Various legends developed in that vein, but one is of particular interest: As the story goes, the witches of the north used to observe their sabbath by gathering in a cemetery in the dark of the moon. On one such occasion the Friday goddess, Freya herself, came down from her sanctuary in the mountaintops and appeared before the group, who numbered only 12 at the time, and gave them one of her cats, after which the witches' coven — and, by tradition, every properly-formed coven since — comprised exactly 13.

The Knights Templar

One theory, most recently propounded in the novel "The Da Vinci Code," holds that it came about not as the result of a convergence, but a catastrophe, a single historical event that happened nearly 700 years ago. The catastrophe was the decimation of the Knights Templar, the legendary order of "warrior monks" formed during the Christian Crusades to combat Islam.

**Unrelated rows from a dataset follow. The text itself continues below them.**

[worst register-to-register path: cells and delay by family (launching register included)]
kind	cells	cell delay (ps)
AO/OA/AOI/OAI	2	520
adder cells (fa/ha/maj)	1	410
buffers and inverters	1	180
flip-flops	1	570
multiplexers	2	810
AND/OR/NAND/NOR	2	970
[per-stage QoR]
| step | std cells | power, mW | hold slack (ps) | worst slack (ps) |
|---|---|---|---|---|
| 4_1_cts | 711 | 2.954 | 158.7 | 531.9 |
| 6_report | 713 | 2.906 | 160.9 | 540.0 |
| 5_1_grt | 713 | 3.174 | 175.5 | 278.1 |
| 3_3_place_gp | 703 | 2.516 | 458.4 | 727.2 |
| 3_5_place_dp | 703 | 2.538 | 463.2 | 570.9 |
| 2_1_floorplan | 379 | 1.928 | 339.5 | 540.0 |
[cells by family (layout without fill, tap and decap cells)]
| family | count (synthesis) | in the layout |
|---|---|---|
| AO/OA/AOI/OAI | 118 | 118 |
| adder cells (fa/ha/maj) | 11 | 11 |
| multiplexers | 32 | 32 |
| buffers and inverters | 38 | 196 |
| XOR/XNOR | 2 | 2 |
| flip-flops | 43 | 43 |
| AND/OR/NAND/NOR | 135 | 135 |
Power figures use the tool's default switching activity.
File: config.mk
export PLATFORM = sky130hd
export DESIGN_NAME = aha_prog_clk_div
export DESIGN_NICKNAME = d
export VERILOG_FILES = /design/src/rtl/aha_prog_clk_div.sv
export SDC_FILE = /design/constraint.sdc
export NUM_CORES = 1
export LEC_CHECK = 0
export BUFFER_PORTS_ARGS = -buffer_cell sky130_fd_sc_hd__buf_2
export CAP_MARGIN = 20
export CORE_ASPECT_RATIO = 0.6
export CORE_MARGIN = 2
export CORE_UTILIZATION = 55
export CTS_CLUSTER_SIZE = 28
export DETAILED_ROUTE_END_ITERATION = 6
export PLACE_DENSITY = 0.75
export SYNTH_ARGS = -nofsm -noshare
export SYNTH_HDL_FRONTEND = slang
export SYNTH_SLANG_ARGS = --single-unit
File: constraint.sdc
create_clock -name CLK_IN -period 6.6 [get_ports CLK_IN]
set_clock_uncertainty 0.05 [all_clocks]
set_input_delay 0.33 -clock CLK_IN [delete_from_list [all_inputs] [get_ports CLK_IN]]
set_output_delay 0.33 -clock CLK_IN [all_outputs]
set_load 0.05 [all_outputs]
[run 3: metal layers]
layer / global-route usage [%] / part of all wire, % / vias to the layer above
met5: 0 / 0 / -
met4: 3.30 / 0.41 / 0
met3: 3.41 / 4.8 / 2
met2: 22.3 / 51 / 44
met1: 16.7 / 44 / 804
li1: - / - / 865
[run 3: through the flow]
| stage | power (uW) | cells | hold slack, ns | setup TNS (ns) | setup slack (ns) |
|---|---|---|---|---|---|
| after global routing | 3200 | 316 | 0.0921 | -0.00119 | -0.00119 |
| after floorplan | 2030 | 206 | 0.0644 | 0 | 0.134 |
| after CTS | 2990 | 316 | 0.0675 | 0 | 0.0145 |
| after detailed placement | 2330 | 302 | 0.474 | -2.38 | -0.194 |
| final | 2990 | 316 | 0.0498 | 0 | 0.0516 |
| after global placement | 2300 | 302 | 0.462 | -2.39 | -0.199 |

Renowned as a fighting force for 200 years, by the 1300s the order had grown so pervasive and powerful it was perceived as a political threat by kings and popes alike and brought down by a church-state conspiracy, as recounted by Katharine Kurtz in "Tales of the Knights Templar" (Warner Books: 1995):

"On October 13, 1307, a day so infamous that Friday the 13th would become a synonym for ill fortune, officers of King Philip IV of France carried out mass arrests in a well-coordinated dawn raid that left several thousand Templars — knights, sergeants, priests, and serving brethren — in chains, charged with heresy, blasphemy, various obscenities, and homosexual practices. None of these charges was ever proven, even in France — and the Order was found innocent elsewhere — but in the seven years following the arrests, hundreds of Templars suffered excruciating tortures intended to force 'confessions,' and more than a hundred died under torture or were executed by burning at the stake."